The code as provided only works with integers, because you can have only integer indices for an array. You could easily modify it to work with fixed decimal places by mupltiplying the data by a factor of 10 (and then rounding) before counting, and dividing it by the same factor at the end. But, this could lead to some pretty huge memory-hungry arrays. (Imagine having min_value = 1, max_value= 100000, with 3 decimal places. That would lead to a counting array with 100,000,000 elements.)

I never meant to say that it was hard to understand once you have played with it a bit; rather that for average folks, it was overly complicated for the gains achieved unless there are lots of numbers to be sorted. For the vast majority of what I do, the bubble sort approach works fine; it is adequately fast, pretty independent of data type (works fine for integer, long, string, single, etc., with no code fiddling) and is very compact.

Bob Phillips
05-20-2005, 08:40 AM
I haven't followed this thread too deeply, but wouldn't it be easier just to drop the array onto a worksheet and use Excel's built-in sort? It can all be triggered from VBA.

BlueCactus
05-20-2005, 09:21 AM
I haven't followed this thread too deeply, but wouldn't it be easier just to drop the array onto a worksheet and use Excel's built-in sort? It can all be triggered from VBA.
Possibly, but where's the fun in that? :devil:

Bob Phillips
05-20-2005, 09:33 AM
Possibly, but where's the fun in that?
Solving the problem?

BlueCactus
05-20-2005, 11:07 AM
skulakowski added code to throw out duplicates during the search, which makes some of the other code a little redundant because I'd originally anticipated keeping and maybe sorting the duplicates.

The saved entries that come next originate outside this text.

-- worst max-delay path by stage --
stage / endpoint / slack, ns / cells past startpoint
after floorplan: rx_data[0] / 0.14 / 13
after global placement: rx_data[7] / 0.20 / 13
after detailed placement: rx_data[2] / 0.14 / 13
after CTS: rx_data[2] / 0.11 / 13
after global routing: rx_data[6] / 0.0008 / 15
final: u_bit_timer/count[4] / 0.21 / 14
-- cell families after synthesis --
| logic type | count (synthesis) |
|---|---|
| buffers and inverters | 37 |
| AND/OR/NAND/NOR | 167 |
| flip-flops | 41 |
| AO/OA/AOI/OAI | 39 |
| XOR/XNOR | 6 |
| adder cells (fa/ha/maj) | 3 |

However, if you want to show use of Excel's functions, go right ahead.

Bob Phillips
05-20-2005, 11:39 AM
However, if you want to show use of Excel's functions, go right ahead.

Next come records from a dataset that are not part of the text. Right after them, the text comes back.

==> src/rtl/io_stim_pkg.sv <==
// rtl/io_stim_pkg.sv - shared encodings for the I/O port stimulus engine
package io_stim_pkg;

  typedef enum logic [1:0] {
    MODE_HOLD = 2'd0,
    MODE_INC  = 2'd1,
    MODE_LFSR = 2'd2,
    MODE_DEC  = 2'd3
  } mode_e;

  typedef enum logic [1:0] {
    ST_IDLE = 2'd0,
    ST_RUN  = 2'd1,
    ST_DONE = 2'd2
  } state_e;

  localparam logic [31:0] DEF_LFSR_TAPS = 32'h80200003;

endpackage

==> src/rtl/stim_channel.sv <==
// rtl/stim_channel.sv - one stimulus channel: value register, period ticker, pattern step
module stim_channel
  import io_stim_pkg::*;
#(
  parameter int               WIDTH      = 32,
  parameter int               PER_W      = 16,
  parameter int               DEF_PERIOD = 5,
  parameter logic [WIDTH-1:0] RESET_VAL  = '0,
  parameter logic [WIDTH-1:0] TAPS       = '0
) (
  input  logic             clock,
  input  logic             reset,
  input  logic             tick_en_i,
  input  logic             clr_i,
  input  logic             cfg_load_i,
  input  mode_e            cfg_mode_i,
  input  logic [WIDTH-1:0] cfg_step_i,
  input  logic [WIDTH-1:0] cfg_seed_i,
  input  logic [PER_W-1:0] cfg_period_i,
  output logic [WIDTH-1:0] value_o,
  output logic             upd_o
);

  mode_e            mode_q;
  logic [WIDTH-1:0] step_q;
  logic [PER_W-1:0] period_q;
  logic [PER_W-1:0] tick_q;
  logic [WIDTH-1:0] value_q;
  logic             upd_q;
  logic [WIDTH-1:0] value_d;
  logic [PER_W-1:0] last_tick;

  // A period of 0 behaves like 1: the channel steps every cycle.
  assign last_tick = (period_q == '0) ? '0 : period_q - PER_W'(1);

  always_comb begin
    value_d = value_q;
    case (mode_q)
      MODE_INC:  value_d = value_q + step_q;
      MODE_DEC:  value_d = value_q - step_q;
      MODE_LFSR: value_d = {1'b0, value_q[WIDTH-1:1]} ^ (value_q[0] ? TAPS : '0);
      default:   value_d = value_q;
    endcase
  end

  always_ff @(posedge clock) begin
    if (reset) begin
      mode_q   <= MODE_INC;
      step_q   <= WIDTH'(1);
      period_q <= PER_W'(DEF_PERIOD);
      tick_q   <= '0;
      value_q  <= RESET_VAL;
      upd_q    <= 1'b0;
    end else begin
      upd_q <= 1'b0;
      if (cfg_load_i) begin
        mode_q   <= cfg_mode_i;
        step_q   <= cfg_step_i;
        period_q <= cfg_period_i;
        tick_q   <= '0;
        value_q  <= (cfg_mode_i == MODE_LFSR && cfg_seed_i == '0) ? WIDTH'(1) : cfg_seed_i;
      end else if (clr_i) begin
        tick_q <= '0;
      end else if (tick_en_i) begin
        if (tick_q >= last_tick) begin
          tick_q  <= '0;
          value_q <= value_d;
          upd_q   <= 1'b1;
        end else begin
          tick_q <= tick_q + PER_W'(1);
        end
      end
    end
  end

  assign value_o = value_q;
  assign upd_o   = upd_q;

endmodule

==> src/rtl/io_port_stimulus.sv <==
// rtl/io_port_stimulus.sv - run FSM, config decode and output-port change monitor
module io_port_stimulus
  import io_stim_pkg::*;
#(
  parameter int          N_CH       = 2,
  parameter int          WIDTH      = 32,
  parameter int          PER_W      = 16,
  parameter int          CNT_W      = 16,
  parameter int          DEF_PERIOD = 5,
  parameter logic [31:0] LFSR_TAPS  = DEF_LFSR_TAPS
) (
  input  logic                  clock,
  input  logic                  reset,
  input  logic                  start,
  input  logic [CNT_W-1:0]      run_len,
  input  logic                  cfg_we,
  input  logic [2:0]            cfg_ch,
  input  logic [1:0]            cfg_mode,
  input  logic [WIDTH-1:0]      cfg_step,
  input  logic [WIDTH-1:0]      cfg_seed,
  input  logic [PER_W-1:0]      cfg_period,
  output logic [N_CH*WIDTH-1:0] in_port,
  output logic [N_CH-1:0]       upd,
  input  logic [N_CH*WIDTH-1:0] out_port,
  output logic                  busy,
  output logic                  done,
  output logic                  cfg_err,
  output logic [CNT_W-1:0]      chg_cnt,
  output logic [WIDTH-1:0]      signature
);

  state_e                 state_q;
  logic [CNT_W-1:0]       upd_cnt_q;
  logic                   first_q;
  logic [N_CH*WIDTH-1:0]  shadow_q;
  logic [CNT_W-1:0]       chg_cnt_q;
  logic [WIDTH-1:0]       sig_q;
  logic                   cfg_err_q;
  logic                   ch_valid, cfg_ok, start_run, finish, tick_en;
  logic [WIDTH-1:0]       mix;

  function automatic logic [WIDTH-1:0] rotl(input logic [WIDTH-1:0] x, input int s);
    return (x << s) | (x >> (WIDTH - s));
  endfunction

  assign ch_valid  = {1'b0, cfg_ch} < 4'(N_CH);
  assign cfg_ok    = cfg_we && ch_valid && (state_q != ST_RUN);
  assign start_run = start && (state_q != ST_RUN);
  // Stop ticking on the last RUN cycle so exactly run_len ch0 updates happen.
  assign finish    = (state_q == ST_RUN) && upd[0] && (run_len != '0) &&
                     (upd_cnt_q + CNT_W'(1) == run_len);
  assign tick_en   = (state_q == ST_RUN) && !finish;

  for (genvar k = 0; k < N_CH; k++) begin : g_ch
    stim_channel #(
      .WIDTH     (WIDTH),
      .PER_W     (PER_W),
      .DEF_PERIOD(DEF_PERIOD),
      .RESET_VAL (WIDTH'(k)),
      .TAPS      (WIDTH'(LFSR_TAPS))
    ) u_ch (
      .clock       (clock),
      .reset       (reset),
      .tick_en_i   (tick_en),
      .clr_i       (start_run),
      .cfg_load_i  (cfg_ok && (cfg_ch == 3'(k))),
      .cfg_mode_i  (mode_e'(cfg_mode)),
      .cfg_step_i  (cfg_step),
      .cfg_seed_i  (cfg_seed),
      .cfg_period_i(cfg_period),
      .value_o     (in_port[k*WIDTH +: WIDTH]),
      .upd_o       (upd[k])
    );
  end

  always_comb begin
    mix = '0;
    for (int k = 0; k < N_CH; k++) begin
      mix = mix ^ rotl(out_port[k*WIDTH +: WIDTH], k % WIDTH);
    end
  end

  always_ff @(posedge clock) begin
    if (reset) begin
      state_q   <= ST_IDLE;
      upd_cnt_q <= '0;
      first_q   <= 1'b0;
      shadow_q  <= '0;
      chg_cnt_q <= '0;
      sig_q     <= '0;
      cfg_err_q <= 1'b0;
    end else begin
      cfg_err_q <= cfg_we && !cfg_ok;
      case (state_q)
        ST_RUN: begin
          if (finish) state_q <= ST_DONE;
          if (upd[0]) upd_cnt_q <= upd_cnt_q + CNT_W'(1);
          shadow_q <= out_port;
          first_q  <= 1'b0;
          if (!first_q && (out_port != shadow_q)) begin
            if (chg_cnt_q != '1) chg_cnt_q <= chg_cnt_q + CNT_W'(1);
            sig_q <= rotl(sig_q, 1) ^ mix;
          end
        end
        default: begin
          if (start) begin
            state_q   <= ST_RUN;
            upd_cnt_q <= '0;
            chg_cnt_q <= '0;
            sig_q     <= '0;
            first_q   <= 1'b1;
          end
        end
      endcase
    end
  end

  assign busy      = (state_q == ST_RUN);
  assign done      = (state_q == ST_DONE);
  assign cfg_err   = cfg_err_q;
  assign chg_cnt   = chg_cnt_q;
  assign signature = sig_q;

endmodule

==> config.mk <==
export PLATFORM = sky130hd
export DESIGN_NAME = io_port_stimulus
export DESIGN_NICKNAME = d
export VERILOG_FILES = /design/src/rtl/io_stim_pkg.sv /design/src/rtl/stim_channel.sv /design/src/rtl/io_port_stimulus.sv
export SDC_FILE = /design/constraint.sdc
export NUM_CORES = 1
export LEC_CHECK = 0
export ABC_CLOCK_PERIOD_IN_PS = 5400
export CELL_PAD_IN_SITES_DETAIL_PLACEMENT = 1
export CELL_PAD_IN_SITES_GLOBAL_PLACEMENT = 2
export CORE_ASPECT_RATIO = 1.1
export CORE_MARGIN = 2
export CORE_UTILIZATION = 33
export DETAILED_ROUTE_END_ITERATION = 6
export PLACE_DENSITY = 0.8
export SETUP_SLACK_MARGIN = 0.4
export SYNTH_ARGS = -nofsm -noshare
export SYNTH_HDL_FRONTEND = slang
export SYNTH_HIERARCHICAL = 1
export SYNTH_SLANG_ARGS = --single-unit
==> constraint.sdc <==
create_clock -name clock -period 5.4 [get_ports clock]
set_input_delay 1.08 -clock clock [delete_from_list [all_inputs] [get_ports clock]]
set_output_delay 1.08 -clock clock [all_outputs]
set_load 0.02 [all_outputs]
### After elaboration in Yosys (flattened, before gate mapping)

Index checks and enable logic that the tools add are counted.

* bits in registers: 330
* input bits: 169
* output and inout bits: 117

* add/subtract/negate cells: 10
* $lt $le $gt $ge: 3
* equality and inequality tests: 20
* mux-type cells: 31
* bitwise logic cells: 7
* reduce and logical (&&, ||, !) cells: 38

Operators with widths (count)
* $mux W32: 14
* $pmux W32 S3: 2
* $mux W16: 10
* $add A16 B1 Y16 const B: 4
* $add A32 B32 Y32: 2
* $ne A64 B64 Y1: 1
* $or A32 B1 Y32: 2
* $sub A32 B32 Y32: 2
* $xor A31 B32 Y32: 2
* $xor A32 B32 Y32: 2
* $ge A16 B16 Y1: 2
* $logic_not A16 Y1: 2
* $logic_not A32 Y1: 1
* $sub A16 B1 Y16 const B: 2
* $eq A16 B16 Y1: 1
* $ne A16 B16 Y1 const B: 1
* $reduce_bool A16 Y1: 1
* $eq A2 B2 Y1 const B: 6
* $logic_and A1 B1 Y1: 12
* $ne A2 B1 Y1 const B: 6
* $reduce_bool A2 Y1: 5
* $reduce_and A4 Y1: 2
* $reduce_bool A4 Y1: 2
* $reduce_or A4 Y1: 2
* 13 further kinds: 23

### Longest topological paths before layout

Gate-level depths: netlist of run 1.

* word-level depth: 9
* gate-level depth with buffers: 18
* gate-level depth less buffers: 17

### Hierarchy

Netlist of run 1, hierarchy kept.

By module, submodules not included
* stim_channel (g_ch[1].u_ch): instances 1, cells each 928, area an instance 7450.9 um^2
* stim_channel (g_ch[0].u_ch): instances 1, cells each 908, area an instance 7206.9 um^2
* io_port_stimulus: instances 1, cells each 874, area an instance 7106.8 um^2

### Worst setup path before layout of run 1

No wires, ideal clock.

* kind: register to register
* start: register g_ch[1].u_ch.period_q[8]
* end: register g_ch[1].u_ch.value_q[31]
* setup time: 143 ps
* arrival time: 3761 ps
* data required time: 5257 ps
* path slack: 1496 ps
* cell stages (with the launch flop): 16
* buffers on the path: 3
* path through: dfxtp_1 or4_1 nor4_1 nand4_1 clkbuf_1 nand2_1 ha_1 a21o_1 a22o_1 or4_4 o211a_4 or3_1 clkbuf_1 buf_2 nor2_1 a2111oi_4

* longest elaborated chain between the ends: 5
* elaborated cells between the ends (all ways): 6

RTL lines
* start: declaration: RTL line stim_channel.sv:26 `logic [PER_W-1:0] period_q;`
* start signal: assignment: RTL line stim_channel.sv:50 `period_q <= PER_W'(DEF_PERIOD);`
* start signal: assignment: RTL line stim_channel.sv:59 `period_q <= cfg_period_i;`
* $sub A16 B1 Y16 or $logic_not A16 Y1 (tied branches): RTL line stim_channel.sv:34 `assign last_tick = (period_q == '0) ? '0 : period_q - PER_W'(1);`
* $mux W16 *: RTL line stim_channel.sv:34
* $ge A16 B16 Y1 *: RTL line stim_channel.sv:65 `if (tick_q >= last_tick) begin`
* $reduce_bool A2 Y1 (no source line) *
* $reduce_and A4 Y1 (no source line) *
* end signal: assignment: RTL line stim_channel.sv:61 `value_q <= (cfg_mode_i == MODE_LFSR && cfg_seed_i == '0) ? WIDTH'(1) : cfg_seed_i;`
* end signal: assignment: RTL line stim_channel.sv:67 `value_q <= value_d;`
* end: declaration: RTL line stim_channel.sv:28 `logic [WIDTH-1:0] value_q;`

Every way passes the cells marked *; elsewhere a longest branch is shown, timed or not.
A chain may end at the register's enable or synchronous reset.

### Worst setup path after layout of run 1

* start: register g_ch[0].u_ch.step_q[2]
* end: register g_ch[0].u_ch.value_q[24]

* longest elaborated chain between the ends: 6
* elaborated cells between the ends (all ways): 7

RTL lines
* start: declaration: RTL line stim_channel.sv:25 `logic [WIDTH-1:0] step_q;`
* start signal: assignment: RTL line stim_channel.sv:58 `step_q <= cfg_step_i;`
* $sub A32 B32 Y32 or $add A32 B32 Y32 (tied branches): RTL line stim_channel.sv:40, stim_channel.sv:39
* $pmux W32 S3 *: RTL line stim_channel.sv:38 `case (mode_q)`
* $mux W32 *: RTL line stim_channel.sv:65
* $mux W32 *: RTL line stim_channel.sv:64 `end else if (tick_en_i) begin`
* $mux W32 *: RTL line stim_channel.sv:62 `end else if (clr_i) begin`
* $mux W32 *: RTL line stim_channel.sv:56 `if (cfg_load_i) begin`
* end signal: assignment: RTL line stim_channel.sv:61
* end signal: assignment: RTL line stim_channel.sv:67
* end: declaration: RTL line stim_channel.sv:28

Every way passes the cells marked *; elsewhere a longest branch is shown, timed or not. The select of a mux whose other input is x is not followed.

==> out/results.txt, run 1 <==
CTS tree: done
Initial antenna violation count: 2
Yosys reg bits: 330
Gr usage total: 0.237
Most common cell after layout, fill and taps aside: nand2_1
Worst setup EP type: flop
Fin. max-slew vios: 0
Mean Syn Cell Area: 8.03 um2
DIE HEIGHT: 273 um
DR pass1 iterations: 6
Worst EP arrival: 5.12 ns
LEAKAGE: 10.3 nW
Startpoint types: flop
Clock transition at path regs: 0.06 ns
Synth warn: 6
Post-synth top flop: dfxtp_1
Core ar.: 65100 um2
HPWL Detailed: 63700 um
Commonest cells after routing, fill and taps aside: nand2_1 (382), dfxtp_1 (330), nor2_1 (296)
Slew @ Worst Pin: 1.01 ns
Final Hold Fails: 0
Via Count: 21100
Fmax: 215 MHz
Hold_buf cts: 0
Synthesized area: 21800 um2
Max-cap check violation count: 0
# DRC: 0
Multi-input logic area: 14400 um2
IO buf count: 285
Register area share after synthesis: 0.304
Synth-to-layout area growth: 23.9%
Clock Sinks: 330
Total Wirelength: 82700 um
Rows: 98
Fin crit share: 0.863
Critical path peak fanout: 6
CTS max path bufs: 3
Reg2reg end: g_ch[0].u_ch/value_o[24]
First-pass GRT wire length: 129000 um
Synth cell types: 98
Hold Path Class: flop to flop
H-Tree Depth: 2
Wire length per cell: 21.7 um
Worst vdd ir: 0.172 mV
Fillers: 7641
Final setup vio count: 0
Critical R2R Launch: g_ch[0].u_ch/step_q[2]
Reg-to-reg slack, setup: 0.74 ns
RSZ-0062 raised after global routing: false
PD cells: 256 nW/um2
Register area: 6610 um2
CP required: 5.86 ns
Syn Inst Count: 2710
GRT Residual Overflow: 0
Start point of the critical path: g_ch[0].u_ch/step_q[2]
Fin crit period: 4.66 ns
Layout cell share with drive strength beyond 1: 0.0561
Post-synth EDFFs: 0
Rel. slew slack: 0.325
Final design utilization: 0.414
Largest net degree at the start of global routing: 85
Initial DRC Count: 1005
Syn Nets: 2985
Vias in the first global route: 22100
Total CTS buffers: 42
Pwr Total: 6.91 mW
Antenna viol nets, final: 0
Setup TNS: 0 ns
Clock Latency Late Sink: 0.57 ns
Root buffer cell: clkbuf_16
Crit path to: g_ch[0].u_ch/value_o[24]
Via density: 5.55
Clock skew: 0.0133 ns
Worst reg-to-reg path cell count: 14
CP Class: flop to flop
FFs w/ async S/R, synth: 0
Placer congestion estimate: 0.898
Die area: 68000 um2
Status: complete, no violations
Boundary pin count: 286
Initial Utilization: 0.334
Die Span X: 249 um
Layout Nets: 3201
==> flip-flops by register name, indices dropped and copies added, names as in the netlist, 2 cells and up <==
name / cells
g_ch.u_ch/step_q: 64
state_q: 2
g_ch.u_ch/upd_o: 2
chg_cnt: 16
upd_cnt_q: 16
g_ch.u_ch/tick_q: 32
shadow_q: 64
signature: 32
g_ch.u_ch/value_o: 64
g_ch.u_ch/period_q: 32
g_ch.u_ch/mode_q: 4
==> cell families (layout without fill, tap and decap cells) <==
| group | count (synthesis) | in the layout | synth area share |
|---|---|---|---|
| compound gates | 558 | 558 | 0.175 |
| xor+xnor | 313 | 313 | 0.126 |
| fa+ha+maj | 106 | 106 | 0.0616 |
| buf+inv | 194 | 443 | 0.0359 |
| flops | 330 | 330 | 0.304 |
| mux | 148 | 148 | 0.0681 |
| other cells | 0 | 2 | 0 |
| simple gates | 1061 | 1061 | 0.230 |
==> critical path, cell delays in order, from the launching register on <==
cell and delay [ns]:
dfxtp_1 0.36, nor4_1 0.35, buf_4 0.20, nand3_1 0.29, o41ai_1 0.57, xor2_1 0.20
ha_1 0.41, nand3_1 0.17, or3_1 0.42, o22ai_1 0.33, o21ai_1 0.20, a21oi_1 0.40
o41ai_1 0.16, xnor2_1 0.19, o311a_1 0.32
==> how the worst min path moves through the flow <==
stage	from	end	slack, ns	cells after the start
6_report	shadow_q[1]	shadow_q[1]	0.47	2
5_1_grt	shadow_q[35]	shadow_q[35]	0.49	2
4_1_cts	shadow_q[1]	shadow_q[1]	0.47	2
3_5_place_dp	shadow_q[1]	shadow_q[1]	0.46	2
3_3_place_gp	shadow_q[60]	shadow_q[60]	0.45	2
2_1_floorplan	shadow_q[0]	shadow_q[0]	0.45	2
==> cell type report <==
type / instances / share of cell area
inverters: 50 / 0.00696
clock inverters: 19 / 0.0118
repair buffers: 316 / 0.116
clock buffers: 58 / 0.0457
multi-input cells: 2186 / 0.535
well taps: 850 / 0.0394
flip-flops and latches: 330 / 0.245
diodes: 2 / 0.000186
==> synth_stat cells, types with 19 or more instances <==
master | n | area, um2
mux2i_1 | 148 | 1480
and3_1 | 26 | 163
a211oi_1 | 33 | 248
nand4_1 | 54 | 338
xor2_1 | 102 | 893
clkbuf_1 | 102 | 383
o211ai_1 | 20 | 150
a21oi_1 | 191 | 956
nand2b_1 | 19 | 119
dfxtp_1 | 330 | 6610
nor3_1 | 60 | 300
a21o_1 | 30 | 225
or3_1 | 27 | 169
xnor2_1 | 211 | 1850
nand2_1 | 383 | 1440
nor4_1 | 42 | 263
nor2_1 | 299 | 1120
o21ai_0 | 67 | 335
nand3_1 | 57 | 285
inv_1 | 48 | 180
o31ai_1 | 22 | 165
and2_1 | 19 | 119
ha_1 | 104 | 1300
buf_1 | 19 | 71.3
==> where the power goes <==
part	switching (mW)	internal, mW
logic	0.648	0.488
clock network	1.19	1.98
registers	0.0896	2.52
total	1.93	4.99
==> metrics by stage <==
step | setup WS, ns | instances | hold WS (ns) | cell area (um2)
3_5_place_dp | 0.212 | 3730 | 0.461 | 25400
4_1_cts | 0.518 | 3807 | 0.468 | 26900
6_report | 0.738 | 3811 | 0.468 | 27000
5_1_grt | 0.443 | 3811 | 0.487 | 27000
3_3_place_gp | 0.282 | 3730 | 0.454 | 25400
2_1_floorplan | 1.50 | 2710 | 0.449 | 21800
==> what timing repair did <==
| item | 4_1_cts | 5_1_grt |
|---|---|---|
| setup buffers | 0 | 2 |
| resized for setup | 0 | 2 |
| setup endpoints to repair | 0 | 29 |
==> routing by layer <==
metal | wire length (um) | up-vias | share of wire | global-route usage
met5 | 0 | - | 0 | 0
met4 | 2760 | 0 | 0.033 | 0.0855
met3 | 3760 | 142 | 0.045 | 0.0325
met2 | 40400 | 515 | 0.49 | 0.422
met1 | 35700 | 10400 | 0.43 | 0.291
li1 | - | 10100 | - | -
(Power assumes the default switching activity.)
==> run 2, diff against run 1 <==
ABC_AREA = 1   (was unset)
ABC_CLOCK_PERIOD_IN_PS = 5100   (was 5400)
CORE_UTILIZATION = 30   (was 33)
clock period = 5.1 ns   (was 5.4 ns; I/O delays follow)
==> out/results.txt, run 2 <==
Layout Nets: 4562 (+43%)
Wire length per cell: 18.8 um (-14%)
Synth top area share: 0.269 (-0.0343)
FFs w/ async S/R, synth: 0 (unchanged)
CP peak stage delay: 0.48 ns (-0.09 ns)
Total Wirelength: 101000 um (+22%)
Met1 WL: 46000 um (+29%)
Clock skew: 0.0230 ns (+0.00970 ns)
Cts repair resizes: 0 (unchanged)
Critical path peak fanout: 26 (+20)
Synth cell types: 59 (-40%)
Fin. max-slew vios: 0 (unchanged)
Initial antenna violation count: 19 (+17)
Fmax: 256 MHz (+19%)
Synthesized area: 24500 um2 (+13%)
Hold Path Class: flop to flop
Initial DRC Count: 1237 (+23%)
Largest net degree at the start of global routing: 84 (-1.2%)
Register area share after synthesis: 0.269 (-0.0343)
Slowest CP cell: inv_1
Via density: 4.89 (-12%)
Commonest cells after routing, fill and taps aside: nand2_1 (1036), nor2_1 (628), inv_1 (549)
CTS tree: done
Area leader, netlist: dfxtp_1
Yosys reg bits: 330 (unchanged)
Post-CTS setup buffers: 0 (unchanged)
First-pass GRT wire length: 156000 um (+21%)
RSZ-0062 raised after global routing: false
Post-Place Cells: 5307 (+42%)
Top sig layer: met5
DR pass1 iterations: 5 (-1)
Root buffer cell: clkbuf_16
Vias in the first global route: 26600 (+20%)
Synth-to-layout area growth: 21.5%
Worst setup EP type: flop
Worst-path cell chain: ha_1 > nand2_1 > nor2_1 > nand2_1 > nor2_1 > xnor3_1 > nand2_1 > nor2_1 > nand3_1 > nand2_1 > inv_1 > nand3_2 > nand2_2 > buf_4 > nand3_1 > nand2_1 > nor2_1
Placer congestion estimate: 0.928 (+3.3%)
Slew @ Worst Pin: 1.06 ns (+0.0453 ns)
GRT Residual Overflow: 0 (unchanged)
LEAKAGE: 14.0 nW (+36%)
Core ar.: 81500 um2 (+25%)
Final setup vio count: 0 (unchanged)
Rows: 110 (+12%)
PD cells: 249 nW/um2 (-2.8%)
Post-synth EDFFs: 0 (unchanged)
Status: complete, no violations
Post-synth top flop: dfxtp_1
Antenna viol nets, final: 0 (unchanged)
Die area: 84100 um2 (+24%)
DIE HEIGHT: 304 um (+11%)
Fin crit period: 3.91 ns (-0.752 ns)
Layout cell share with drive strength beyond 1: 0.0389 (-0.0172)
Clock Sinks: 330 (unchanged)
Startpoint types: flop
Largest cells by area after synthesis: dfxtp_1 (27%), nand2_1 (16%), nor2_1 (9.7%)
Die Span X: 277 um (+11%)
Syn Inst Count: 4061 (+50%)
Final design utilization: 0.366 (-0.0484)
Met2 WL: 47100 um (+16%)
Synth warn: 6 (unchanged)
Setup TNS: 0 ns (unchanged)
Most numerous cell on the critical path: nand2_1
CP Class: flop to flop
Worst EP arrival: 4.39 ns (-0.73 ns)
Syn Nets: 4336 (+45%)
Final std cells w/o fill: 5385 (+41%)
Most common cell after layout, fill and taps aside: nand2_1
Clock Latency Late Sink: 0.60 ns (+0.03 ns)
Worst path bufs/invs: 2 (+1)
Initial Utilization: 0.301 (-0.0331)
Most common cell in the netlist: nand2_1
Hold_buf cts: 0 (unchanged)
Via Count: 26300 (+24%)
Boundary pin count: 286 (unchanged)
Mean Syn Cell Area: 6.04 um2 (-25%)
H-Tree Depth: 2 (unchanged)
CTS max path bufs: 3 (unchanged)
IO buf count: 285 (unchanged)
Clock transition at path regs: 0.06 ns (about the same)
Met3 WL post-DR: 5090 um (+35%)
CP required: 5.58 ns (-0.28 ns)
Max-cap check violation count: 0 (unchanged)
Fin crit share: 0.767 (-0.0967)
Total CTS buffers: 42 (unchanged)
HPWL Detailed: 80700 um (+27%)
Most frequent cells after synthesis: nand2_1 (1037), nor2_1 (631), inv_1 (553)
Final Hold Fails: 0 (unchanged)
Gr usage total: 0.235 (-0.00163)
CP top delay family: simple AND/OR/NAND/NOR gates
# DRC: 0 (unchanged)
Worst vdd ir: 0.217 mV (+26%)
Rel. slew slack: 0.296 (-0.0291)
[run 2: changes by cell type after synthesis, moves of 30 or more]
cell      before   now
inv_1         48   553
nor2_1       299   631
nor4_1        42    12
o21ai_0       67   282
a211oi_1      33     2
nand2_1      383  1037
a21oi_1      191   263
nand3_1       57   277
mux2i_1      148    12
xnor2_1      211    88
[run 2: worst reg2reg max path, cell delays in order, from the launching register on]
cell     delay, ns
dfxtp_1       0.45
ha_1          0.21
nand2_1       0.10
nor2_1        0.27
nand2_1       0.14
nor2_1        0.21
xnor3_1       0.25
nand2_1       0.07
nor2_1        0.04
nand3_1       0.17
nand2_1       0.08
inv_1         0.48
nand3_2       0.35
nand2_2       0.33
buf_4         0.37
nand3_1       0.14
nand2_1       0.07
nor2_1        0.05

I certainly don't have any appetite for working on this, or mnore to the point tracking back and finding out the course of events, but I am intrigued as to two things

- why Excel wasn't used (dropping an array into a worksheet and back is very straight-forward, as is using Excel's sort in VBA)

- why this very peculiar sort algorithm was used. As far as I can see a counting sort is efficient when the range of keys is small and there many duplicate keys (which makes the change odd!). I doubt that it would beat a quicksort (although maybe keeping the sort stable using quicksort would be a challenge?

skulakowski
05-23-2005, 08:00 AM
just back in the office today...

I chose to use a counting sort for two reasons. First, because my users sometimes have tens of thousands of records to sort, none of the other straight-forward sorts I tried were fast enough to suit them (an entertaining yet very demanding group!).

Second, I figured I'd learn something. I have other sorts set up that rely on filtering out and deleting non-unique rows (which makes them fast enough for tens of thousands of records because many records would be filtered out). But I already know how to do that.

Thanks to everybody. I have learned a lot.

Vergence
05-05-2010, 04:36 PM
The counting sort is at least as fast (if not faster) than the quick sort at least based on larger data sets. John Walkenbach also demonstrates this in his "Power Programming with VBA". There is a very good lecture on YouTube via MIT that explains the counting sort process as well.

It's a great sort algorithm and is also much more predictable. I thought the approach was quite clever and it's always interesting to rethink these things from time to time. Often we take great algorithms for granted. The benefit of the counting sort is that it's timing is linear (not exponential) as the data size increases.

I can certainly appreciate the effort expended on the thread exchange above. Great job.

skulakowski
05-06-2010, 03:28 PM
Don't know that we created the next best algorithm for fast sorting of large data sets but it was fun to try. I'm glad you found this thread useful.